The Psalm for today’s Mass makes this statement, simply and directly: “the Lord takes delight in his people.” (Psalm 129). This is also the feast day of Saint Augustine. The scripture, the feast, and the message all go hand in hand, as Augustine is one of the best examples from our history of someone who turned his life around based on the belief in God’s unconditional love and mercy.

God may not delight in some of the things that we do or say, but God always takes delight in us. As we begin another week, let’s be honest with ourselves about our weaknesses and areas in which we need to grow or “convert,” without being too hard or down on ourselves. May we draw strength from the promise that the Lord does indeed take delight in us! I hope you have a great week.


Feast of St.

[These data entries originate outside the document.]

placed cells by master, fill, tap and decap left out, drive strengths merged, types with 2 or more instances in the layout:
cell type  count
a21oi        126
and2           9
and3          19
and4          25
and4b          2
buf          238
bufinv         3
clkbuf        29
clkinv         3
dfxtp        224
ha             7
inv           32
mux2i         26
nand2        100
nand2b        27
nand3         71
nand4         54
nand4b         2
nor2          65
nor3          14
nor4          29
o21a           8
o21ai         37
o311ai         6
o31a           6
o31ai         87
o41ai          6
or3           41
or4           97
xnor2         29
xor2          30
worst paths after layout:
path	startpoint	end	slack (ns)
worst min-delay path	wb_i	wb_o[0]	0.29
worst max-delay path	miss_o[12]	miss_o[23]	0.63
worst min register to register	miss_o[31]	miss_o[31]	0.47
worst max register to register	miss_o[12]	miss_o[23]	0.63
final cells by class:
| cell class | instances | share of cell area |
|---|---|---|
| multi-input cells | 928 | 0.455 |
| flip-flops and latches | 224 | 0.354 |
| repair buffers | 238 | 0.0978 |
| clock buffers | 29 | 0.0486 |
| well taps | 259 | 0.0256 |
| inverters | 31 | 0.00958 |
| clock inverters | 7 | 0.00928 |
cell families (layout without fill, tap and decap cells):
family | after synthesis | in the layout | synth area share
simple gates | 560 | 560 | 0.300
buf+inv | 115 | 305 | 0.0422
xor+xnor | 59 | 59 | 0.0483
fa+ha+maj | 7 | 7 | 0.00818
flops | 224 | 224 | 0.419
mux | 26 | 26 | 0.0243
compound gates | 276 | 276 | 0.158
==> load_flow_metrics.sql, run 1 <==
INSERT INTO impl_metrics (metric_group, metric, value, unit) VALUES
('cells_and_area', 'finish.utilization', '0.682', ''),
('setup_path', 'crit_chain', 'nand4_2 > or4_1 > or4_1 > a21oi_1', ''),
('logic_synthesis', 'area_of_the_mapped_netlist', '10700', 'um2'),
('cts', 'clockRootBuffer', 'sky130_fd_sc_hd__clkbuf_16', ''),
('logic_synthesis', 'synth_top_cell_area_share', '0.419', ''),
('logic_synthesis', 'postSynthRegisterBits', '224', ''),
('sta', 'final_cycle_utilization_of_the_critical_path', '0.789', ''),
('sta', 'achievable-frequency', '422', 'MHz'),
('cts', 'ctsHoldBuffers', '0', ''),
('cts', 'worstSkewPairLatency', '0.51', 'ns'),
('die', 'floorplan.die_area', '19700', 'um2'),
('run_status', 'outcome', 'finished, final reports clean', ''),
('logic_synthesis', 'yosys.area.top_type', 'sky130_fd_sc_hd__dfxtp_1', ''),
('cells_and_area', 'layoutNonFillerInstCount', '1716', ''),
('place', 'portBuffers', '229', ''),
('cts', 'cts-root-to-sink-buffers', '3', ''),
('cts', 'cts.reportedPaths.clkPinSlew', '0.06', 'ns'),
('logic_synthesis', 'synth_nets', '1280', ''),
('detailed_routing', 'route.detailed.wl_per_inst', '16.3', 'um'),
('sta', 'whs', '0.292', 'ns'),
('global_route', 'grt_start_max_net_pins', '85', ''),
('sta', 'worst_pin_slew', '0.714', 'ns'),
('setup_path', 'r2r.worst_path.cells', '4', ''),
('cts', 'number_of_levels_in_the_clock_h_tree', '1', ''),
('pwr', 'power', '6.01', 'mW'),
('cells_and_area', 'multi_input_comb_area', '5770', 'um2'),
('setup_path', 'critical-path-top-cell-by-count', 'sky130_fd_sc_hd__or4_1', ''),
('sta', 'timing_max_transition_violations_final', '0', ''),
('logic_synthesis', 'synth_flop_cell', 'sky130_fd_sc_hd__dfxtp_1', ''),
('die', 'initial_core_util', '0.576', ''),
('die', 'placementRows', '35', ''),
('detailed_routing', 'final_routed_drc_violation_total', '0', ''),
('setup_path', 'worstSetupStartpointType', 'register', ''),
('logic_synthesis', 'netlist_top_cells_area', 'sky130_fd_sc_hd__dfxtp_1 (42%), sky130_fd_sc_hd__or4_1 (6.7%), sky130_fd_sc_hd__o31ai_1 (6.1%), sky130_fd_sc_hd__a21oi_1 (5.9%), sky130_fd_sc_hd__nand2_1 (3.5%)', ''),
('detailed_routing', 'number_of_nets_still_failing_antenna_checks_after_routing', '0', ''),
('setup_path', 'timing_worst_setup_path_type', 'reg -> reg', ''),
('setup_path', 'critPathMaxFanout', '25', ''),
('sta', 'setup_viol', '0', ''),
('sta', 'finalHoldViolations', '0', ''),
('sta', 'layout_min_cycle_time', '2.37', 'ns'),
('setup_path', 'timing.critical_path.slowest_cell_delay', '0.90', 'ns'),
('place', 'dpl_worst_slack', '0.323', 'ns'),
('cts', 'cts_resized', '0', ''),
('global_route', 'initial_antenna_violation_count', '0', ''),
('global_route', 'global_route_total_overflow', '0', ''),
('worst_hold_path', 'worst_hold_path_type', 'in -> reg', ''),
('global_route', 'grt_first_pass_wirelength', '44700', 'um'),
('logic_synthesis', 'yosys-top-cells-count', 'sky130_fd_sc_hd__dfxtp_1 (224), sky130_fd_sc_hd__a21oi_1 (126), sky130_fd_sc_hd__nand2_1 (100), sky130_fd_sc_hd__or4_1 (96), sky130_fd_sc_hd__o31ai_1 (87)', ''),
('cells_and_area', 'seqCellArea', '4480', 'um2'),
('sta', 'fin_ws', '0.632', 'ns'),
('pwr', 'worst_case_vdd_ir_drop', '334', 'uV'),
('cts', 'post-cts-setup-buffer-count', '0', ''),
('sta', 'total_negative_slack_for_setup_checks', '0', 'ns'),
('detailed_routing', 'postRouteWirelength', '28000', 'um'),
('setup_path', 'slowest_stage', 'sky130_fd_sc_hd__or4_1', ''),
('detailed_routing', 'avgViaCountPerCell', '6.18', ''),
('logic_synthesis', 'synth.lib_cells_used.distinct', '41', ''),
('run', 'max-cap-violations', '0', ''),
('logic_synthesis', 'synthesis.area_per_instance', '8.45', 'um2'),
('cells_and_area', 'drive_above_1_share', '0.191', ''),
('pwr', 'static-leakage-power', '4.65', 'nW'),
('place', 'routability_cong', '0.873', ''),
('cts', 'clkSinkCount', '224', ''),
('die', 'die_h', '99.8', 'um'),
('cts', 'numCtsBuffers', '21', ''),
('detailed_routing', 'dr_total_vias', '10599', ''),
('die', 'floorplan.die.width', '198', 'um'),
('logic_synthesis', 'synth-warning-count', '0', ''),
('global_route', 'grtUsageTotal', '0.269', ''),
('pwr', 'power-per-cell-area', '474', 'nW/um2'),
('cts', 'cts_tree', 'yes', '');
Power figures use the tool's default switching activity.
$ cat src/rtl/rtt_top.sv
module rtt_top #(
  parameter int PRE_BASE = 10
) (
  input  logic       clk,
  input  logic       rst,
  input  logic       ref_tick,
  input  logic       osc_tick,
  input  logic       stop_mode,
  input  logic       pseudo_stop,
  input  logic       osc_keep,
  input  logic       rate_we,
  input  logic [7:0] rate_wdata,
  input  logic       ctl_we,
  input  logic [1:0] ctl_wdata,
  input  logic       clr_we,
  input  logic       clr_wdata,
  output logic       flag,
  output logic       irq
);
  import rtt_pkg::*;

  logic [RATE_W-1:0] rate_q;
  rtt_ctl_t          ctl_q;
  logic              src_change;
  logic              restart;
  logic              run;
  logic              timeout;
  logic              clr;

  always_comb begin
    src_change = ctl_we && (ctl_wdata[CTL_SRC] != ctl_q.src_osc);
    restart    = rate_we | src_change;
    clr        = clr_we & clr_wdata;
  end

  always_ff @(posedge clk) begin
    if (rst) begin
      rate_q <= '0;
      ctl_q  <= '0;
    end else begin
      if (rate_we) rate_q <= rate_wdata;
      if (ctl_we) begin
        ctl_q.src_osc <= ctl_wdata[CTL_SRC];
        ctl_q.irq_en  <= ctl_wdata[CTL_IEN];
      end
    end
  end

  rtt_src_gate u_gate (
    .ref_tick    (ref_tick),
    .osc_tick    (osc_tick),
    .src_osc     (ctl_q.src_osc),
    .stop_mode   (stop_mode),
    .pseudo_stop (pseudo_stop),
    .osc_keep    (osc_keep),
    .run         (run)
  );

  rtt_count #(
    .PRE_BASE (PRE_BASE),
    .PF_W     (PF_W),
    .MF_W     (MF_W)
  ) u_count (
    .clk       (clk),
    .rst       (rst),
    .run       (run),
    .restart   (restart),
    .presc_sel (rate_q[RATE_W-1:MF_W]),
    .mod_sel   (rate_q[MF_W-1:0]),
    .timeout   (timeout)
  );

  rtt_flag u_flag (
    .clk     (clk),
    .rst     (rst),
    .timeout (timeout),
    .clr     (clr),
    .irq_en  (ctl_q.irq_en),
    .flag    (flag),
    .irq     (irq)
  );

  // no request without the enable bit
  p_irq_needs_en_r11: assert property (@(posedge clk) disable iff (rst)
    irq |-> ctl_q.irq_en);

  // a zero prescale field never yields a flag rise
  p_disabled_r3: assert property (@(posedge clk) disable iff (rst)
    (rate_q[RATE_W-1:MF_W] == '0 && !flag && !rate_we) |=> !flag);
endmodule
$ cat src/rtl/booth_pkg.sv
package booth_pkg;
  typedef enum logic [1:0] {
    OP_SKIP = 2'd0,
    OP_ADD  = 2'd1,
    OP_SUB  = 2'd2
  } booth_op_e;
endpackage

$ cat src/rtl/booth_recode.sv
module booth_recode
  import booth_pkg::*;
(
  input  logic      cur_i,
  input  logic      prev_i,
  output booth_op_e op_o
);
  always_comb begin
    unique case ({cur_i, prev_i})
      2'b01:   op_o = OP_ADD;
      2'b10:   op_o = OP_SUB;
      default: op_o = OP_SKIP;
    endcase
  end
endmodule

$ cat src/rtl/booth_addsub.sv
module booth_addsub
  import booth_pkg::*;
#(
  parameter int unsigned W = 5
) (
  input  logic [W-1:0] acc_i,
  input  logic [W-1:0] mcand_i,
  input  booth_op_e    op_i,
  output logic [W-1:0] res_o
);
  logic [W-1:0] opnd;
  logic         cin;

  always_comb begin
    unique case (op_i)
      OP_ADD:  begin opnd = mcand_i;  cin = 1'b0; end
      OP_SUB:  begin opnd = ~mcand_i; cin = 1'b1; end
      default: begin opnd = '0;       cin = 1'b0; end
    endcase
  end

  assign res_o = acc_i + opnd + W'(cin);
endmodule

$ cat src/rtl/booth_seq_ctrl.sv
module booth_seq_ctrl #(
  parameter int unsigned STEPS = 4,
  localparam int unsigned CW   = $clog2(STEPS + 1)
) (
  input  logic clk_i,
  input  logic rst_ni,
  input  logic start_i,
  output logic load_o,
  output logic step_o,
  output logic busy_o,
  output logic done_o
);
  logic [CW-1:0] cnt_q;
  logic          busy_q, done_q;

  assign load_o = start_i && !busy_q;
  assign step_o = busy_q;
  assign busy_o = busy_q;
  assign done_o = done_q;

  always_ff @(posedge clk_i or negedge rst_ni) begin
    if (!rst_ni) begin
      cnt_q  <= '0;
      busy_q <= 1'b0;
      done_q <= 1'b0;
    end else if (load_o) begin
      cnt_q  <= '0;
      busy_q <= 1'b1;
      done_q <= 1'b0;
    end else if (busy_q) begin
      cnt_q <= cnt_q + 1'b1;
      if (cnt_q == CW'(STEPS - 1)) begin
        busy_q <= 1'b0;
        done_q <= 1'b1;
      end
    end
  end
endmodule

Lawrence, Deacon and Martyr: Thursday of The Eighteenth Week in Ordinary Time

Jesus said to his disciples, "Amen, amen, I say to you, unless a grain of wheat falls to the ground and dies, it remains just a grain of wheat; but if it dies, it produces much fruit. (From John 12:24-26)

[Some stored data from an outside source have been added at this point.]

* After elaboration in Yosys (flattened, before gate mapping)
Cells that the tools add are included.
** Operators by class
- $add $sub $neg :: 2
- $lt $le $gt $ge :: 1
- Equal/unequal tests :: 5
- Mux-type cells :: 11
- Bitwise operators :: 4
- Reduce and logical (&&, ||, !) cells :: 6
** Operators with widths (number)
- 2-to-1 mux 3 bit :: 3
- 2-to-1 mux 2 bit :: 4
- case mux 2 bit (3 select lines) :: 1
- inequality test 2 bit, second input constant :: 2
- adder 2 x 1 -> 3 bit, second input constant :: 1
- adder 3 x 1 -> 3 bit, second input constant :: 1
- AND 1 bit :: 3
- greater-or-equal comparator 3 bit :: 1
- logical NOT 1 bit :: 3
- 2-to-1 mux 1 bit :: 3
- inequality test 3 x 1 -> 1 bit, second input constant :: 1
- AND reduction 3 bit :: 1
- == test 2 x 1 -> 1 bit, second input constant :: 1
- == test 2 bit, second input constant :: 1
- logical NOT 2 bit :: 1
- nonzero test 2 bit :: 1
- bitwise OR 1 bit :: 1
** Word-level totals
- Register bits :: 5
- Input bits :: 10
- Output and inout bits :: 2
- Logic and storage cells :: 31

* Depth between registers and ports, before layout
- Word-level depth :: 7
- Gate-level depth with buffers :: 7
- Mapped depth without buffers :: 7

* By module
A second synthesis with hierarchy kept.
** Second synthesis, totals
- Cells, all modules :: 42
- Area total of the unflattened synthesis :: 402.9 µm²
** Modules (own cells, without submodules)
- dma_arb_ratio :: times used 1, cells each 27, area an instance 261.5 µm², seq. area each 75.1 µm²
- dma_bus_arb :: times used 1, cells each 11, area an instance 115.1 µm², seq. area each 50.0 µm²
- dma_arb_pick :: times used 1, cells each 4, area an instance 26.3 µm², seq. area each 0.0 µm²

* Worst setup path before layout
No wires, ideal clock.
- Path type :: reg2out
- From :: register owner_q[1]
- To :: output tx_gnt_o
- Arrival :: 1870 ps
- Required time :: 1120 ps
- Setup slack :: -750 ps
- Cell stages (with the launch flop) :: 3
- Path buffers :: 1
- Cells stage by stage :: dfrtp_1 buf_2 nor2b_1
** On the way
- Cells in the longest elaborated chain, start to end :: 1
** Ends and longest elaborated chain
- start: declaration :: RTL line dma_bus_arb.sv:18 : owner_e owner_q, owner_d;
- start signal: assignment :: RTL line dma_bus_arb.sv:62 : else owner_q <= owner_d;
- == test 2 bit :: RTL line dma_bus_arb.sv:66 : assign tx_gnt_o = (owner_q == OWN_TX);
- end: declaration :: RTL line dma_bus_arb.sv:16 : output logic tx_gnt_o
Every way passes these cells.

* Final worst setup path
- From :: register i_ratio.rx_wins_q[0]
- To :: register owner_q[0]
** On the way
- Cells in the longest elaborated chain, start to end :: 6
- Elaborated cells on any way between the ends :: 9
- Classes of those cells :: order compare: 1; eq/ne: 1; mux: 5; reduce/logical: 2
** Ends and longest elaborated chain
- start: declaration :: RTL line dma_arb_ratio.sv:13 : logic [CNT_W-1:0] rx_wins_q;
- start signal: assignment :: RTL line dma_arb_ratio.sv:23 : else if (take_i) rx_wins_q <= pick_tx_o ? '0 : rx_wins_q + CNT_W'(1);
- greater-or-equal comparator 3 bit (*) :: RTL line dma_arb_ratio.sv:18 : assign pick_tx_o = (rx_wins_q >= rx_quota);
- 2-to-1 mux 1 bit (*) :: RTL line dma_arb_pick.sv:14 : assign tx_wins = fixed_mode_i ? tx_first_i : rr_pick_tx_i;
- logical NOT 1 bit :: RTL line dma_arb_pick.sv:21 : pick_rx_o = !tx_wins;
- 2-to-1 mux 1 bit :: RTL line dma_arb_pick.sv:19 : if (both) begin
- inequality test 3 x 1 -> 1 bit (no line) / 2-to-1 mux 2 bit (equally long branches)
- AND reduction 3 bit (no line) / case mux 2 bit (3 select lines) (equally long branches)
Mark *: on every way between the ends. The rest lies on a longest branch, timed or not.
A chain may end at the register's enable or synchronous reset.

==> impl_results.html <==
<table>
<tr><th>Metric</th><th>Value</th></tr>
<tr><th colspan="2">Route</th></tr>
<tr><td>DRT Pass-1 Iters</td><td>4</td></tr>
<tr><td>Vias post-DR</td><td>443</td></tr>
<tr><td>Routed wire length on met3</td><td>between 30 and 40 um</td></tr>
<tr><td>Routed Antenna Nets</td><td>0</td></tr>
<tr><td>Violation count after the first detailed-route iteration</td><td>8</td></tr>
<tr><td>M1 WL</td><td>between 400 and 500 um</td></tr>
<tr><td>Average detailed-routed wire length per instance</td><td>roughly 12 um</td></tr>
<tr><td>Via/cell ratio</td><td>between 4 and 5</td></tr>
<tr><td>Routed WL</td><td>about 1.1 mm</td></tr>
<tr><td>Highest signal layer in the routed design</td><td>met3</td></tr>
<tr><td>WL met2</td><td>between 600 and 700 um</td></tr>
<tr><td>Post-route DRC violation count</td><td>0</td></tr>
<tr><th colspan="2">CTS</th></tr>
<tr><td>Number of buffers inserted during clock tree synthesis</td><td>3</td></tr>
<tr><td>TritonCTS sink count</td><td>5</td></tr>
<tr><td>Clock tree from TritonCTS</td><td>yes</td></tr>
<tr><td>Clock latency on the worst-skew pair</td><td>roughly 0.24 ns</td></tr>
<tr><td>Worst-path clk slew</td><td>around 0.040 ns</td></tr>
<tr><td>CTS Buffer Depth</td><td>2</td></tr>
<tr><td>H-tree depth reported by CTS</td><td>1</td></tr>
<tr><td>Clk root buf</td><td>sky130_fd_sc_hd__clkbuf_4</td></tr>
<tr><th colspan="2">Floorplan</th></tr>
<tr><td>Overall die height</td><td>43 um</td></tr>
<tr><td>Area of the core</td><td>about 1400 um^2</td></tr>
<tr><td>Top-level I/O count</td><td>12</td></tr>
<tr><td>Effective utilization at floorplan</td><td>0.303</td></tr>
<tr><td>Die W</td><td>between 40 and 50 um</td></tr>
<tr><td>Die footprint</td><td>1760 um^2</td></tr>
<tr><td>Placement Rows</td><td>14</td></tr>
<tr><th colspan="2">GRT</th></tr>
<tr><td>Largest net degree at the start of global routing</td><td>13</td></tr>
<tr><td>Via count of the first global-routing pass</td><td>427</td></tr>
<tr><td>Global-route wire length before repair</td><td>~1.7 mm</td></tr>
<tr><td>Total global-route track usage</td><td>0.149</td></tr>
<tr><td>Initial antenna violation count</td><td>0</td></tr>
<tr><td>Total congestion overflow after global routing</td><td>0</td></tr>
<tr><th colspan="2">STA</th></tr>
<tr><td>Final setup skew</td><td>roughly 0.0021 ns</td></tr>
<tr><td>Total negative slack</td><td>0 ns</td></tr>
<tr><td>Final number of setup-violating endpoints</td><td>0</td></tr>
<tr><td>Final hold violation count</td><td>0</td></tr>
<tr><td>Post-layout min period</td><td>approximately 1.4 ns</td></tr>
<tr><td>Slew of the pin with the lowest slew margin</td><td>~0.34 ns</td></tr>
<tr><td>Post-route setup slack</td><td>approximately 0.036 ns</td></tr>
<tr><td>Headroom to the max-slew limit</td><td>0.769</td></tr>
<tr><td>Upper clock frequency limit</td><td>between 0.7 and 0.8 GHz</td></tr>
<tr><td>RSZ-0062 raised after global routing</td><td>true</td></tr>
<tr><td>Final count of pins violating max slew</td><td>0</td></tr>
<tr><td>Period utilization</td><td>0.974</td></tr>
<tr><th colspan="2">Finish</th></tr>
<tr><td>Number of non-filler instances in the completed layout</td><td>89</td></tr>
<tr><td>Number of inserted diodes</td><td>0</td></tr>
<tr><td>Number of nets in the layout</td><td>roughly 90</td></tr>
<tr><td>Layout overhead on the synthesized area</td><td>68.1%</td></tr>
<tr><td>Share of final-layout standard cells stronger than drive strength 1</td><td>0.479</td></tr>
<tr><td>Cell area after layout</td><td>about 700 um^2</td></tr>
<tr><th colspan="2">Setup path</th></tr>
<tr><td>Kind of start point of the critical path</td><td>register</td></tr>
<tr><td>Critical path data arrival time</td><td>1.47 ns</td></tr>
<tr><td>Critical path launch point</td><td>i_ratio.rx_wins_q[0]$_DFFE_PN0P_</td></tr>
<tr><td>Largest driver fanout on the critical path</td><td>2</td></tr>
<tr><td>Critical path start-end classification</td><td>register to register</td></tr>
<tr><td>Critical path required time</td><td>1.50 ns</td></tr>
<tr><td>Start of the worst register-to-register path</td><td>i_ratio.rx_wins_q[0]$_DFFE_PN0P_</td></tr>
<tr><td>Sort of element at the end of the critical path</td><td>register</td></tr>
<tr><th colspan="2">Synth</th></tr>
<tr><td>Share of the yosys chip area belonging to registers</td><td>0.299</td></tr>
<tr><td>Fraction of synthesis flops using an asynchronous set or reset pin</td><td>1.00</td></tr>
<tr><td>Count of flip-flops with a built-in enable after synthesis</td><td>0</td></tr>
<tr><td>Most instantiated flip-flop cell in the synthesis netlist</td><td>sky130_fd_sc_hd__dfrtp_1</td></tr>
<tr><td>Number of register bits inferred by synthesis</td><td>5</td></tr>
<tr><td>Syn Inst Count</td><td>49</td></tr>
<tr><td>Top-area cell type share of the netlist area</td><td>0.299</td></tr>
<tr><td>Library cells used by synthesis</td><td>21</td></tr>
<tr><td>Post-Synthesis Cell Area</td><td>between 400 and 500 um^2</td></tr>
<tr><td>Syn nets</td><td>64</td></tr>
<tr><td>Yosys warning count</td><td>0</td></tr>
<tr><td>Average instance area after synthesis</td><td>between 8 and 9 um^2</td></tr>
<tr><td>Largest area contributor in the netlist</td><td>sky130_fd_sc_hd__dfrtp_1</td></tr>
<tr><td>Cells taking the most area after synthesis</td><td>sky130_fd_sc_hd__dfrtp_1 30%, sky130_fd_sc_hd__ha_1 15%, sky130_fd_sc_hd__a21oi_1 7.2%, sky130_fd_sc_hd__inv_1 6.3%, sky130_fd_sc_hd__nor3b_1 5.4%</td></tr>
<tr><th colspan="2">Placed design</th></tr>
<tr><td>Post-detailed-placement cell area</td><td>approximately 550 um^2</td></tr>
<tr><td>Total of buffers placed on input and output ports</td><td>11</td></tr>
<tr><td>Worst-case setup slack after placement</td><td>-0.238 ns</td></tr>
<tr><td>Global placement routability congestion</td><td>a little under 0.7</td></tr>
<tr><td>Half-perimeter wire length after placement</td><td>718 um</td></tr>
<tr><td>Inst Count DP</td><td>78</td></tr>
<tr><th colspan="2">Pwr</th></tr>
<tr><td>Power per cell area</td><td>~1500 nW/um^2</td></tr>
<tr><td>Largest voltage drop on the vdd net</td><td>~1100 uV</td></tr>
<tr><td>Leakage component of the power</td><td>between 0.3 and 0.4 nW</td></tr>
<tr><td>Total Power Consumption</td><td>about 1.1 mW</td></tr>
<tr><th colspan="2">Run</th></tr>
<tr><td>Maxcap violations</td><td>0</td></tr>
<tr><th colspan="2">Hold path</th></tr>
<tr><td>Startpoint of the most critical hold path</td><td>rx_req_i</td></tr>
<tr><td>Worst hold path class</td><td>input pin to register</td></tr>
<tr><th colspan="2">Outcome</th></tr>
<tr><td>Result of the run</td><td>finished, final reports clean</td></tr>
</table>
--- src/rtl/wdog_ctrl.sv ---
module wdog_ctrl
   import wdog_pkg::*;
#(
   parameter int unsigned CNT_W        = 8,
   parameter int unsigned ADDR_W       = 2,
   parameter int unsigned MODE_BIT     = 3,
   parameter int unsigned RST_CYC      = 4,
   parameter int unsigned ADDR_MODE    = 0,
   parameter int unsigned ADDR_REFRESH = 1,
   parameter int unsigned ADDR_START   = 2
) (
   input  logic              clk,
   input  logic              rst_n,
   input  logic              bus_we,
   input  logic [ADDR_W-1:0] bus_addr,
   input  logic [7:0]        bus_wdata,
   output logic [7:0]        bus_rdata,
   input  logic              wp_en_i,
   input  logic              cs_force_i,
   input  logic [CNT_W-1:0]  opt_reload_i,
   output logic              wdt_irq_o,
   output logic              wdt_rst_o
);
   generate
      if (CNT_W < 2 || CNT_W > 32) begin : g_bad_cnt
         $error("wdog_ctrl: CNT_W out of range");
      end
      if (MODE_BIT >= BUS_W) begin : g_bad_bit
         $error("wdog_ctrl: MODE_BIT outside the data byte");
      end
      if (RST_CYC < 1) begin : g_bad_rst
         $error("wdog_ctrl: RST_CYC must be at least 1");
      end
      if (ADDR_MODE == ADDR_REFRESH || ADDR_MODE == ADDR_START || ADDR_REFRESH == ADDR_START
          || ADDR_START >= (1 << ADDR_W) || ADDR_MODE >= (1 << ADDR_W)
          || ADDR_REFRESH >= (1 << ADDR_W)) begin : g_bad_map
         $error("wdog_ctrl: register addresses overlap or do not fit");
      end
   endgenerate

   wdog_ctl_t ctl;
   logic      running, rst_trig, mode_eff;

   wdog_regif #(
      .ADDR_W(ADDR_W), .MODE_BIT(MODE_BIT), .ADDR_MODE(ADDR_MODE),
      .ADDR_REFRESH(ADDR_REFRESH), .ADDR_START(ADDR_START)
   ) u_regif (
      .clk(clk), .rst_n(rst_n), .bus_we(bus_we), .bus_addr(bus_addr),
      .bus_wdata(bus_wdata), .wp_en_i(wp_en_i), .cs_force_i(cs_force_i),
      .running_i(running), .ctl_o(ctl), .bus_rdata(bus_rdata)
   );

   assign mode_eff = ctl.mode_rst;

   wdog_counter #(.CNT_W(CNT_W)) u_counter (
      .clk(clk), .rst_n(rst_n), .ctl_i(ctl), .reload_val_i(opt_reload_i),
      .running_o(running), .irq_o(wdt_irq_o), .rst_trig_o(rst_trig)
   );

   wdog_rstgen #(.RST_CYC(RST_CYC)) u_rstgen (
      .clk(clk), .rst_n(rst_n), .trig_i(rst_trig), .rst_o(wdt_rst_o)
   );
endmodule


--- config.mk ---
export PLATFORM = sky130hd
export DESIGN_NAME = wdog_ctrl
export DESIGN_NICKNAME = d
export VERILOG_FILES = /design/src/rtl/wdog_pkg.sv /design/src/rtl/wdog_regif.sv /design/src/rtl/wdog_counter.sv /design/src/rtl/wdog_rstgen.sv /design/src/rtl/wdog_ctrl.sv
export SDC_FILE = /design/constraint.sdc
export NUM_CORES = 1
export LEC_CHECK = 0
export ABC_AREA = 1
export BUFFER_PORTS_ARGS = -buffer_cell sky130_fd_sc_hd__buf_2
export CORE_MARGIN = 5
export CORE_UTILIZATION = 46
export CTS_CLUSTER_DIAMETER = 120
export DETAILED_ROUTE_END_ITERATION = 8
export GPL_ROUTABILITY_DRIVEN = 0
export PLACE_DENSITY_LB_ADDON = 0.08
export SETUP_SLACK_MARGIN = 0.3
export SLEW_MARGIN = 30
export SYNTH_ARGS = -nofsm -noshare
export SYNTH_HDL_FRONTEND = slang
export SYNTH_SLANG_ARGS = --single-unit
--- constraint.sdc ---
create_clock -name clk -period 1.3 [get_ports clk]
set_input_delay 0.065 -clock clk [delete_from_list [all_inputs] [get_ports clk]]
set_output_delay 0.065 -clock clk [all_outputs]
set_load 0.1 [all_outputs]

When I was living down in Napoleonville and serving at St. Anne, Assumption, and St. Philomena Parishes, I would, from time to time, visit some friends of mine. They are sugar cane farmers and delightful people. Often in the course of our conversation, if I had shared with them some difficulty that I was experiencing, the husband wouldn’t say anything at first. He would simply place the palm of his hand on the dining room table and slide it off the edge. And he did it with a grin, because we both knew what he was thinking. This little gesture was his way of saying, “you’ve got to let it go.” He did it with a grin, because he knew that I, more than likely, did not want to hear it. He was right. But, still, I didn’t want to hear it.

So much of life is about letting go. Some things are easier to let go of than others, while some take a while for us to move through. There are the minor irritations, such as people’s personalities or their innocent mistakes. And then there are the major, life changing losses in life that really put every fiber of our being to the test. When we can move through the experience, however, and get to the point of being able to let go, to let it “fall to the ground,” as Jesus says today, then we can achieve peace. This is the case for the pains, losses, and hurts that we experience along the way, and it is also true when it comes to the question of “how much of my life is given over to Jesus Christ in discipleship?”

Is there something that you need to let go of in order to have peace? Anger. Hurt. Resentment. Sin. The loss of someone you love. Better yet, where might I be holding back in my day to day living of the Gospel and my faith?


Wednesday of The Eighteenth Week in Ordinary Time

Then Jesus said to her in reply, "O woman, great is your faith! Let it be done for you as you wish." And her daughter was healed from that hour. (From Matthew 15:21-28)

If you read the entire Gospel selection for today’s Mass, you will, no doubt, find this exchange between Jesus and the woman to seem a little odd. "It is not right to take the food of the children and throw it to the dogs," he says to her. (Mt. 15:26) It sounds as if he is actually insulting her. This, however, was no insult. This is all about persistence. Jesus playfully acknowledges in this woman, whose daughter was ill, her blind trust in his ability to help her. She was also someone frowned upon by others, even the disciples, because she was not of their faith or culture. By acknowledging her genuineness, Jesus shows them that sincerity of heart is all that is asked of us. Regardless of one’s background or personal history, Jesus welcomes and will change the hearts of anyone who sincerely desires such a change.

Personally, I am challenged by this dialogue in 2 ways. The first is a reminder to be honest with myself whenever I am tempted to judge someone else, especially by their outward appearance or background. The second is the necessity to retain the blind innocence that is required, the vulnerability that is necessary to allow Christ to genuinely and continually transform my life. If I lose this, if we lose this, then we’ve lost so much.